もうちょっと異階層の入り口が遠かったら、あるいは俺たちがもっと早く地上階に引き返していれば、俺たちは巻き込まれなかったのに。


……まあ、そんな"たられば論"を言ってたって何も始まらないけどな。


とにかく、今は足を動かさなきゃ。

ダンジョンは広い。

だから上階へと繋がる道もきっと1本じゃないはずなんだ。

実際、地下1階から2階に降りるルートは3本見つけてる。


「……ん?」


上級モンスターの死骸だ。

それが通路に転がっている。

いや、そのことは別に珍しくない。

この階層レベルの冒険者パーティーでも、一丸となれば倒せるはずだからな。

ただ気になったのはそこじゃない。


「すげぇ、首を一撃で刎ねて倒してる……他に傷がないってことは、まさか1人でやったのか? それがもう1体……いや、2体?」


今の俺だって剣(ベガァ)の力を借りて不意打ちをしてなお、2~3撃必要だというのに。

これは……よし!

希望が見えたぞ。


俺は急いでこの死骸の通路を進む。

死骸は1本の通路に点々と続いていた。

謎の冒険者……おそらくはS級だろうな。そいつがここを進んで、モンスターと遭遇するたびに瞬殺を繰り返したに違いない。

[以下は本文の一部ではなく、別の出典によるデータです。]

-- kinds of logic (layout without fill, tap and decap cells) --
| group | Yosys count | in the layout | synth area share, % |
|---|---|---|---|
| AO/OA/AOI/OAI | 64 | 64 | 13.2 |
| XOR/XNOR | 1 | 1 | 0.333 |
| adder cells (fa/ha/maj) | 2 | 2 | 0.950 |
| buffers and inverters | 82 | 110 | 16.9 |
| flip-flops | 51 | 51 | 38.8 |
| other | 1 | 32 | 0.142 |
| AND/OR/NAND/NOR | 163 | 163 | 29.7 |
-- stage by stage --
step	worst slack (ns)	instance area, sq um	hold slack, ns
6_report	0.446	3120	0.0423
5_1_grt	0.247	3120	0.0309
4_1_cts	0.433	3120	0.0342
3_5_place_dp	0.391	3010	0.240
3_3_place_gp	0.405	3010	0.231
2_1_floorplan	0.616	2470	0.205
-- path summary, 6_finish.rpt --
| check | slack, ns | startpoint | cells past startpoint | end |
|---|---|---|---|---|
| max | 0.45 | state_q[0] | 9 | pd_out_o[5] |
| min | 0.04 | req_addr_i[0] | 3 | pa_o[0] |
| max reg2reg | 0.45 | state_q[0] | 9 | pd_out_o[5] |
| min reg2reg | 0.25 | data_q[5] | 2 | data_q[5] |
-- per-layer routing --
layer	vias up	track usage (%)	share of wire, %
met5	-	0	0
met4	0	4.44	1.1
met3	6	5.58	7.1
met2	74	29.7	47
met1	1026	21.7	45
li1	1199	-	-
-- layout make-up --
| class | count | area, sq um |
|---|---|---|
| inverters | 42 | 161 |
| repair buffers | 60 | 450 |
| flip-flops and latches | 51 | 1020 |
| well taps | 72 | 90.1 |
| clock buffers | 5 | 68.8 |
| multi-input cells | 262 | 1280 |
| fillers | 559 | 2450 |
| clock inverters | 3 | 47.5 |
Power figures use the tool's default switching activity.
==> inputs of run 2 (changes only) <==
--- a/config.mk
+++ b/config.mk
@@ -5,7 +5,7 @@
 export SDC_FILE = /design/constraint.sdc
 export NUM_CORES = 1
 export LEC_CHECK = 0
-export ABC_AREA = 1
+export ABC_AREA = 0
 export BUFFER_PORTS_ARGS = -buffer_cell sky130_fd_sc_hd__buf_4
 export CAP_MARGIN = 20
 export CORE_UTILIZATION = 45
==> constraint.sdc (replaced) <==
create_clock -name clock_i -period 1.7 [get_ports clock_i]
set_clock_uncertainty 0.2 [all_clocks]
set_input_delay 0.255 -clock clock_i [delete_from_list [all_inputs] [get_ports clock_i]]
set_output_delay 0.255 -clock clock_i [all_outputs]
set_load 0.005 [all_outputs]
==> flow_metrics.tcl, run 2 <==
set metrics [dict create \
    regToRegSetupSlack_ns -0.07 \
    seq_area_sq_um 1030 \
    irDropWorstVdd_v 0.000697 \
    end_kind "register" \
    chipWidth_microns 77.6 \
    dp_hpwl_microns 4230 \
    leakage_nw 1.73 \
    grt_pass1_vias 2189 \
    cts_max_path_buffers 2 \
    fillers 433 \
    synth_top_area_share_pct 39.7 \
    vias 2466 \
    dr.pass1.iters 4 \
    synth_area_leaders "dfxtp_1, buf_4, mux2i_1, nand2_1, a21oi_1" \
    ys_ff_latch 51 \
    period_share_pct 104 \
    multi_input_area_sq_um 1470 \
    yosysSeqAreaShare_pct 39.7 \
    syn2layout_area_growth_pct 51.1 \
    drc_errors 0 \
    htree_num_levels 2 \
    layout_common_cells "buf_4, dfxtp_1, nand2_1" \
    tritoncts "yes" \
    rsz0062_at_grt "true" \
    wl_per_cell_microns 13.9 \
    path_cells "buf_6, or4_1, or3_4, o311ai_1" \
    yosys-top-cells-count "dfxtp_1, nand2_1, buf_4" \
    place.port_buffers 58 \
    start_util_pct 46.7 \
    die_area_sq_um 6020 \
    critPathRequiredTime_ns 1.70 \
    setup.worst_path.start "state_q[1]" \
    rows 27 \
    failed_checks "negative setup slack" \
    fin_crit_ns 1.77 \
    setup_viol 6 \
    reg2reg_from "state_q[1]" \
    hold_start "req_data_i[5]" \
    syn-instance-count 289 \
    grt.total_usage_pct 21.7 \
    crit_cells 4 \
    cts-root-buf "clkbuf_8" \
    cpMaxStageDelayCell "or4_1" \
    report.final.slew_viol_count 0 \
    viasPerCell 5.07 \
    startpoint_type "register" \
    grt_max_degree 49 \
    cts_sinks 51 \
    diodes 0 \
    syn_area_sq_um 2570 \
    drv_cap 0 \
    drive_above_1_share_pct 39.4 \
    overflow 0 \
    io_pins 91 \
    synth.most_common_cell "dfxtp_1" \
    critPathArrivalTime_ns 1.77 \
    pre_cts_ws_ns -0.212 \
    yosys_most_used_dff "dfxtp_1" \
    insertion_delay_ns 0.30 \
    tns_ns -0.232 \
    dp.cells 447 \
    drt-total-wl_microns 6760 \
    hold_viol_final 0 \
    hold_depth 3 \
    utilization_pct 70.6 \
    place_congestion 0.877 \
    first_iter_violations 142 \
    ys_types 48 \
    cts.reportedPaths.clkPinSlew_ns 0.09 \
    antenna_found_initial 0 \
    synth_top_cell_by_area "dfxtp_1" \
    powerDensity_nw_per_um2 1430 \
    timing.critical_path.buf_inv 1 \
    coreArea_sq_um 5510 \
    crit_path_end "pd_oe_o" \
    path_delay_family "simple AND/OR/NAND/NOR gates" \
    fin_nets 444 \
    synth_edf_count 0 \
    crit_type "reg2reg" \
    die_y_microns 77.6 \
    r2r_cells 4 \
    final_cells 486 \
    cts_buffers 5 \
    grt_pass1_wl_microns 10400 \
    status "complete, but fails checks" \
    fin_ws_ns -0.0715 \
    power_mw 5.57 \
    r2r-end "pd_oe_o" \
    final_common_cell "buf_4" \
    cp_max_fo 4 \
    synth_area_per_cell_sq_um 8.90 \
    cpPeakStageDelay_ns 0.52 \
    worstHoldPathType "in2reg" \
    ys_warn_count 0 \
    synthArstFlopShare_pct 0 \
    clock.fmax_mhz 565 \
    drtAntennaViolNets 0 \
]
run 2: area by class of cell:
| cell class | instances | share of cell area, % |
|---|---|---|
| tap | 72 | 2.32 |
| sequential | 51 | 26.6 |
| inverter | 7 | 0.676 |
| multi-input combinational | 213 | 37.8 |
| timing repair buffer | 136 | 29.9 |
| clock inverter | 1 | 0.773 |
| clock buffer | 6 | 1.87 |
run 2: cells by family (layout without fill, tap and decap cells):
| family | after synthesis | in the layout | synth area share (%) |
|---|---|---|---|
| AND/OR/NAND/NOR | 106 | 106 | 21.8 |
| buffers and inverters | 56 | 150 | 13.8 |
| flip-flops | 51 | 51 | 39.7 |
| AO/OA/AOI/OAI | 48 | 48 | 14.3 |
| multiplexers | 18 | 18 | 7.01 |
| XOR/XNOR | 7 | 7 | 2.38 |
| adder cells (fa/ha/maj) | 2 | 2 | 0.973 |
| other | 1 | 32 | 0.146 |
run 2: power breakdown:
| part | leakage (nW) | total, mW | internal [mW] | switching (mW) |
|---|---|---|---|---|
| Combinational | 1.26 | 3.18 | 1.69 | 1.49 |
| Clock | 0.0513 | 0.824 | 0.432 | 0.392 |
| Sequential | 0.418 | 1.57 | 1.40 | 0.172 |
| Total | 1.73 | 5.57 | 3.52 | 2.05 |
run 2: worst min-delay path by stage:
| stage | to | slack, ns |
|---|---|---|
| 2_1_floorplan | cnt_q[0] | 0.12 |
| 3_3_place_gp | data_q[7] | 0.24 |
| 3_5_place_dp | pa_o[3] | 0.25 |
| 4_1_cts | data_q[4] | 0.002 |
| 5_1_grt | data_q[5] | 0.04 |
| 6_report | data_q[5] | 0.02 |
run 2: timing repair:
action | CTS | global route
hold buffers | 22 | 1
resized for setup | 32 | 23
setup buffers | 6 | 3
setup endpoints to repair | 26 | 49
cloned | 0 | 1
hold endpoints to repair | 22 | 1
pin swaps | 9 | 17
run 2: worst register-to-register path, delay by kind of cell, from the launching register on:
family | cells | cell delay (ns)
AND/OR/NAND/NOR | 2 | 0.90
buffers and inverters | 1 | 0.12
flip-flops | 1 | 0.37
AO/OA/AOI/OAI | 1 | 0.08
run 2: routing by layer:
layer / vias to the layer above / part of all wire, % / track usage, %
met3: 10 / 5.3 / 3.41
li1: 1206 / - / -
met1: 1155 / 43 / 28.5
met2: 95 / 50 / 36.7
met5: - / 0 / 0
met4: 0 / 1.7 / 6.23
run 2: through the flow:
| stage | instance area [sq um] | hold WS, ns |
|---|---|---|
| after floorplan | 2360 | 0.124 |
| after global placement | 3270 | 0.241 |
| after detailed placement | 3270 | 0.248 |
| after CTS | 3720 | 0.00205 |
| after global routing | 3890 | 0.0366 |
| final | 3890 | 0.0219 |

他の通路には目もくれなかったのだろう、そこに死骸は1つもない。


「やっぱり、進む道に迷いがない。この冒険者は上階へのルートを知ってるんだ……!」


これで上階へ行ける。

生還できる!

そう思って、点々と続く死骸に沿って通路を曲がった、その時だった。


「……!?」


その次の通路は、上級モンスターの死骸で埋め尽くされていた。

なんだ、コレ。

10体やそこらじゃきかないぞ?

死骸がバラバラになって判別がつかないが20、30は下らない。


……それに、何より、1番気になるのは【あの子】だ。


モンスターの死骸の海の中、壁に寄りかかるようにして倒れている1人の少女。

ダラリと投げ出されたその手には折れた剣。


……まさか、この子がこの壮絶な光景を生み出したS級冒険者だってのか……!?


艶のある栗色の髪、シルクのような肌、長いまつげ……一見すると国民的アイドルとかしていそうなただの美少女にしか見えないんだが。


「な、なあ……!」


声を掛けた。

返事はなかった。

それどころかピクリともしない。

顔面蒼白で、唇は紫に染まっている。

もう、死んでしまったのか……?


ぴくっ。


「……!」


少女の、長いまつげが少し震えた。

生きてるっ!?

慌てて駆け寄った。

その口に手を当てた。

わずかだが、呼吸は……ある。


〔ギュォォォッ!!〕


「っ!!!」


おいおい、今来るのかよ!

この通路の死骸の海を越えた向こう側には上級モンスターが数体、いやもっとか。

もしかして、この子を倒すための増援でも呼びに行ってたのか?


……とにかく、今ここでは戦えない!


俺は後ろポケットからマジッククロスを取り出す。

美少女に被せると、布の中にその姿が消える。

急いで畳み直し、俺は来た道を走って戻った。